### Exercise directions
With nothing added or dropped, copy the data that follows exactly.

### Supplied records
=-=-=
## config.mk

```make
export PLATFORM = sky130hd
export DESIGN_NAME = risq_top
export DESIGN_NICKNAME = d
export VERILOG_FILES = /design/src/inc/risq_pkg.sv /design/src/inc/risq_pend_if.sv /design/src/core/risq_arbiter.sv /design/src/core/risq_top.sv
export VERILOG_INCLUDE_DIRS = /design/src /design/src/inc
export SDC_FILE = /design/constraint.sdc
export NUM_CORES = 1
export LEC_CHECK = 0
export ABC_AREA = 1
export CORE_AREA = 2 2 96 98
export CTS_BUF_LIST = sky130_fd_sc_hd__clkbuf_2
export CTS_CLUSTER_SIZE = 25
export DETAILED_ROUTE_END_ITERATION = 10
export DIE_AREA = 0 0 98 100
export DONT_BUFFER_PORTS = 1
export GPL_ROUTABILITY_DRIVEN = 1
export HOLD_SLACK_MARGIN = 0.05
export PLACE_DENSITY = 0.69
export SLEW_MARGIN = 30
export SYNTH_ARGS = -nofsm -noshare
export SYNTH_HDL_FRONTEND = slang
export SYNTH_SLANG_ARGS = --single-unit
export TNS_END_PERCENT = 30
```

## constraint.sdc

```tcl
create_clock -name clk -period 1.5 [get_ports clk]
set_clock_uncertainty 0.2 [all_clocks]
set_input_delay 0.3 -clock clk [delete_from_list [all_inputs] [get_ports clk]]
set_output_delay 0.3 -clock clk [all_outputs]
set_load 0.01 [all_outputs]
```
=-=-=
### Task output
## config.mk

```make
export PLATFORM = sky130hd
export DESIGN_NAME = risq_top
export DESIGN_NICKNAME = d
export VERILOG_FILES = /design/src/inc/risq_pkg.sv /design/src/inc/risq_pend_if.sv /design/src/core/risq_arbiter.sv /design/src/core/risq_top.sv
export VERILOG_INCLUDE_DIRS = /design/src /design/src/inc
export SDC_FILE = /design/constraint.sdc
export NUM_CORES = 1
export LEC_CHECK = 0
export ABC_AREA = 1
export CORE_AREA = 2 2 96 98
export CTS_BUF_LIST = sky130_fd_sc_hd__clkbuf_2
export CTS_CLUSTER_SIZE = 25
export DETAILED_ROUTE_END_ITERATION = 10
export DIE_AREA = 0 0 98 100
export DONT_BUFFER_PORTS = 1
export GPL_ROUTABILITY_DRIVEN = 1
export HOLD_SLACK_MARGIN = 0.05
export PLACE_DENSITY = 0.69
export SLEW_MARGIN = 30
export SYNTH_ARGS = -nofsm -noshare
export SYNTH_HDL_FRONTEND = slang
export SYNTH_SLANG_ARGS = --single-unit
export TNS_END_PERCENT = 30
```

## constraint.sdc

```tcl
create_clock -name clk -period 1.5 [get_ports clk]
set_clock_uncertainty 0.2 [all_clocks]
set_input_delay 0.3 -clock clk [delete_from_list [all_inputs] [get_ports clk]]
set_output_delay 0.3 -clock clk [all_outputs]
set_load 0.01 [all_outputs]
```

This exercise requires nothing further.